On Wed, 16 Sep 2020 at 21:32, Linus Torvalds torvalds@linux-foundation.org wrote:
But something like a driver list walking thing should not be doing different things behind peoples back depending on whether they hold spinlocks or not. It should either just work regardless, or there should be a flag (or special interface) for the "you're being called in a crtitical region".
Because dynamically changing behavior really is very confusing.
By the same reasoning, I don't think a generic crypto library should be playing tricks with preemption en/disabling under the hood when iterating over some data that is all directly accessible via the linear map on the platforms that most people care about. And using kmap_atomic() unconditionally achieves exactly that.

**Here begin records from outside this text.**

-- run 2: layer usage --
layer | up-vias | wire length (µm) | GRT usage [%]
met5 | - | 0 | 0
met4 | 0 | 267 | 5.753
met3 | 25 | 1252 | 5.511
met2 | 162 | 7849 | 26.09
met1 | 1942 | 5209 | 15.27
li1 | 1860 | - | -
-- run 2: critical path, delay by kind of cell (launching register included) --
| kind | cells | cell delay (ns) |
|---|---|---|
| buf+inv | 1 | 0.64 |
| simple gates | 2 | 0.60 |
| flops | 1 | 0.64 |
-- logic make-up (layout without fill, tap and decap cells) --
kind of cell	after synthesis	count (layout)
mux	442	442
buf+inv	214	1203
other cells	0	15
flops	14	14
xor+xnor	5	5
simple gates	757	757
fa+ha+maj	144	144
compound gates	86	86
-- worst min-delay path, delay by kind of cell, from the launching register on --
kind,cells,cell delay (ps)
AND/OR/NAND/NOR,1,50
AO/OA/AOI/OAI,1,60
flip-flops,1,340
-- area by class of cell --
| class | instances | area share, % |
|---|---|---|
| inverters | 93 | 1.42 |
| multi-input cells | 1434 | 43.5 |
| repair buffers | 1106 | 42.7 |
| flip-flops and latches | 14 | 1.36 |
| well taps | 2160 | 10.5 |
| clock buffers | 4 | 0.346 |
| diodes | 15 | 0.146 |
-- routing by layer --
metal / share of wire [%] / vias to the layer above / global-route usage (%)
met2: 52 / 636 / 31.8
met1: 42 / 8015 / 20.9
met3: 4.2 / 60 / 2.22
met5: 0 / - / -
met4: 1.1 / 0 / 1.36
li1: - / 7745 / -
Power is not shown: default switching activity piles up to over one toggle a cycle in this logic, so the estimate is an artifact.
===== config.mk =====
export PLATFORM = sky130hd
export DESIGN_NAME = sseg_scan_capture
export DESIGN_NICKNAME = d
export VERILOG_FILES = /design/src/rtl/sseg_pkg.sv /design/src/rtl/sseg_pattern_decode.sv /design/src/rtl/sseg_scan_capture.sv
export SDC_FILE = /design/constraint.sdc
export NUM_CORES = 1
export LEC_CHECK = 0
export BUFFER_PORTS_ARGS = -buffer_cell sky130_fd_sc_hd__buf_4
export CAP_MARGIN = 10
export CORE_MARGIN = 1.5
export CORE_UTILIZATION = 55
export CTS_CLUSTER_DIAMETER = 50
export DETAILED_ROUTE_END_ITERATION = 8
export GPL_ROUTABILITY_DRIVEN = 0
export PLACE_DENSITY = 0.75
export SYNTH_ARGS = -nofsm -noshare
export SYNTH_HDL_FRONTEND = slang
export SYNTH_HIERARCHICAL = 1
export SYNTH_SLANG_ARGS = --single-unit

===== constraint.sdc =====
create_clock -name clk -period 5.75 [get_ports clk]
set_clock_uncertainty 0.1 [all_clocks]
set_input_delay 0.2875 -clock clk [delete_from_list [all_inputs] [get_ports clk]]
set_output_delay 0.2875 -clock clk [all_outputs]
set_load 0.03 [all_outputs]

===== src/rtl/sseg_pkg.sv =====
// Shared segment/code tables and scan FSM encoding
// for the 4-digit display capture path.
package sseg_pkg;

  localparam logic [6:0] SEG_0     = 7'h40;
  localparam logic [6:0] SEG_1     = 7'h79;
  localparam logic [6:0] SEG_2     = 7'h24;
  localparam logic [6:0] SEG_3     = 7'h30;
  localparam logic [6:0] SEG_4     = 7'h19;
  localparam logic [6:0] SEG_5     = 7'h12;
  localparam logic [6:0] SEG_6     = 7'h02;
  localparam logic [6:0] SEG_7     = 7'h78;
  localparam logic [6:0] SEG_8     = 7'h00;
  localparam logic [6:0] SEG_9     = 7'h10;
  localparam logic [6:0] SEG_MINUS = 7'h3F;
  localparam logic [6:0] SEG_BLANK = 7'h7F;

  localparam logic [3:0] CODE_MINUS = 4'hA;
  localparam logic [3:0] CODE_ERR   = 4'hE;
  localparam logic [3:0] CODE_BLANK = 4'hF;

  typedef enum logic [1:0] {
    ST_WAIT,
    ST_SETTLE,
    ST_HOLD
  } scan_state_t;

endpackage


===== src/rtl/sseg_pattern_decode.sv =====
// Active-low 7-segment pattern back to digit code,
// sharing the encoder's table.
module sseg_pattern_decode
  import sseg_pkg::*;
(
  input  logic [6:0] seg,
  output logic [3:0] code
);

  // Table lookup; unknown patterns map to the error code
  always_comb begin
    code = CODE_ERR;
    unique case (1'b1)
      (seg == SEG_0):     code = 4'h0;
      (seg == SEG_1):     code = 4'h1;
      (seg == SEG_2):     code = 4'h2;
      (seg == SEG_3):     code = 4'h3;
      (seg == SEG_4):     code = 4'h4;
      (seg == SEG_5):     code = 4'h5;
      (seg == SEG_6):     code = 4'h6;
      (seg == SEG_7):     code = 4'h7;
      (seg == SEG_8):     code = 4'h8;
      (seg == SEG_9):     code = 4'h9;
      (seg == SEG_MINUS): code = CODE_MINUS;
      (seg == SEG_BLANK): code = CODE_BLANK;
      default:            code = CODE_ERR;
    endcase
  end

endmodule


===== src/rtl/sseg_scan_capture.sv =====
// Watches the multiplexed SSeg/an bus and rebuilds
// the displayed 4-digit frame and its signed value.
module sseg_scan_capture
  import sseg_pkg::*;
#(
  parameter int SETTLE_CYC  = 4,
  parameter int TIMEOUT_CYC = 65536
) (
  input  logic        clk,
  input  logic        rst,
  input  logic [6:0]  SSeg,
  input  logic [3:0]  an,
  output logic [15:0] digits,
  output logic [8:0]  value,
  output logic        frame_valid,
  output logic        frame_err,
  output logic        stale
);

  localparam int SW = $clog2(SETTLE_CYC) + 1;
  localparam int TW = $clog2(TIMEOUT_CYC) + 1;

  scan_state_t state, state_nxt;
  logic [3:0]    cur_an, cur_an_nxt;
  logic [SW-1:0] settle_cnt, settle_nxt;
  logic [TW-1:0] timeout_cnt;
  logic [3:0]    mask;
  logic [15:0]   slots;
  logic [3:0]    code;
  logic          capture, mask_clr, done;
  logic          an_onehot, an_blank, an_glitch;
  logic [3:0]    d3, d2, d1, d0;
  logic [3:0]    n2, n1, n0;
  logic [9:0]    mag;
  logic          neg, err;
  logic [8:0]    val;

  sseg_pattern_decode u_dec (
    .seg  (SSeg),
    .code (code)
  );

  assign an_onehot = $onehot(~an);
  assign an_blank  = (an == 4'hF);
  assign an_glitch = !an_onehot && !an_blank;
  assign done      = (mask == 4'hF);

  // Scan state register
  always_ff @(posedge clk or posedge rst) begin
    if (rst) begin
      state      <= ST_WAIT;
      cur_an     <= 4'hF;
      settle_cnt <= '0;
    end else begin
      state      <= state_nxt;
      cur_an     <= cur_an_nxt;
      settle_cnt <= settle_nxt;
    end
  end

  // Next state: settle on a stable digit select, sample once
  always_comb begin
    state_nxt  = state;
    cur_an_nxt = cur_an;
    settle_nxt = settle_cnt;
    capture    = 1'b0;
    mask_clr   = 1'b0;
    if (an_glitch) begin
      state_nxt = ST_WAIT;
      mask_clr  = 1'b1;
    end else begin
      case (state)
        ST_WAIT: begin
          if (an_onehot) begin
            state_nxt  = ST_SETTLE;
            cur_an_nxt = an;
            settle_nxt = '0;
          end
        end
        ST_SETTLE: begin
          if (an_blank) begin
            state_nxt = ST_WAIT;
          end else if (an != cur_an) begin
            cur_an_nxt = an;
            settle_nxt = '0;
          end else if (settle_cnt == SW'(SETTLE_CYC - 2)) begin
            capture   = 1'b1;
            state_nxt = ST_HOLD;
          end else begin
            settle_nxt = settle_cnt + SW'(1);
          end
        end
        ST_HOLD: begin
          if (an != cur_an) begin
            if (an_onehot) begin
              state_nxt  = ST_SETTLE;
              cur_an_nxt = an;
              settle_nxt = '0;
            end else begin
              state_nxt = ST_WAIT;
            end
          end
        end
        default: state_nxt = ST_WAIT;
      endcase
    end
  end

  // Digit slots and seen-mask; completion restarts the mask
  always_ff @(posedge clk or posedge rst) begin
    if (rst) begin
      mask  <= '0;
      slots <= 16'hFFFF;
    end else begin
      if (mask_clr || done) mask <= '0;
      if (capture) begin
        mask <= (done ? 4'h0 : mask) | ~cur_an;
        for (int k = 0; k < 4; k++)
          if (!cur_an[k]) slots[k*4 +: 4] <= code;
      end
    end
  end

  // Frame value and validity from the captured codes
  always_comb begin
    d3  = slots[15:12];
    d2  = slots[11:8];
    d1  = slots[7:4];
    d0  = slots[3:0];
    n2  = (d2 == CODE_BLANK) ? 4'h0 : d2;
    n1  = (d1 == CODE_BLANK) ? 4'h0 : d1;
    n0  = (d0 == CODE_BLANK) ? 4'h0 : d0;
    mag = 10'(n2) * 10'd100 + 10'(n1) * 10'd10 + 10'(n0);
    neg = (d3 == CODE_MINUS);
    err = 1'b0;
    if (d3 == CODE_ERR || d2 == CODE_ERR ||
        d1 == CODE_ERR || d0 == CODE_ERR) err = 1'b1;
    if (d3 != CODE_MINUS && d3 != CODE_BLANK) err = 1'b1;
    if (d2 == CODE_MINUS || d1 == CODE_MINUS ||
        d0 == CODE_MINUS) err = 1'b1;
    if ((d2 != CODE_BLANK && d1 == CODE_BLANK) ||
        (d1 != CODE_BLANK && d0 == CODE_BLANK)) err = 1'b1;
    if (neg ? (mag > 10'd256) : (mag > 10'd255)) err = 1'b1;
    val = '0;
    if (!err) val = neg ? (~mag[8:0] + 9'd1) : mag[8:0];
  end

  // Registered frame outputs and staleness watchdog
  always_ff @(posedge clk or posedge rst) begin
    if (rst) begin
      digits      <= 16'hFFFF;
      value       <= '0;
      frame_valid <= 1'b0;
      frame_err   <= 1'b0;
      stale       <= 1'b0;
      timeout_cnt <= '0;
    end else begin
      frame_valid <= done;
      if (done) begin
        digits      <= slots;
        value       <= val;
        frame_err   <= err;
        stale       <= 1'b0;
        timeout_cnt <= '0;
      end else if (!stale) begin
        if (timeout_cnt == TW'(TIMEOUT_CYC - 1))
          stale <= 1'b1;
        else
          timeout_cnt <= timeout_cnt + TW'(1);
      end
    end
  end

endmodule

As I argued before, the fact that kmap_atomic() can be called from an atomic context, and the fact that its implementation on HIGHMEM platforms requires preemption to be disabled until the next kunmap() are two different things, and I don't agree with your assertion that the name kmap_atomic() implies the latter semantics. If we can avoid disabling preemption on HIGHMEM, as Thomas suggests, we surely don't need it on !HIGHMEM either, and given that kmap_atomic() is preferred today anyway, we can just merge the two implementations. Are there any existing debug features that could help us spot [ab]use of things like raw per-CPU data within kmap_atomic regions?
Re your point about deprecating HIGHMEM: some work is underway on ARM to implement a 3.75/3.75 GB kernel/user split on recent LPAE capable hardware (which shouldn't suffer from the performance issues that plagued the 4/4 split on i686), and so hopefully, there is a path forward for ARM that does not rely on HIGHMEM as it does today.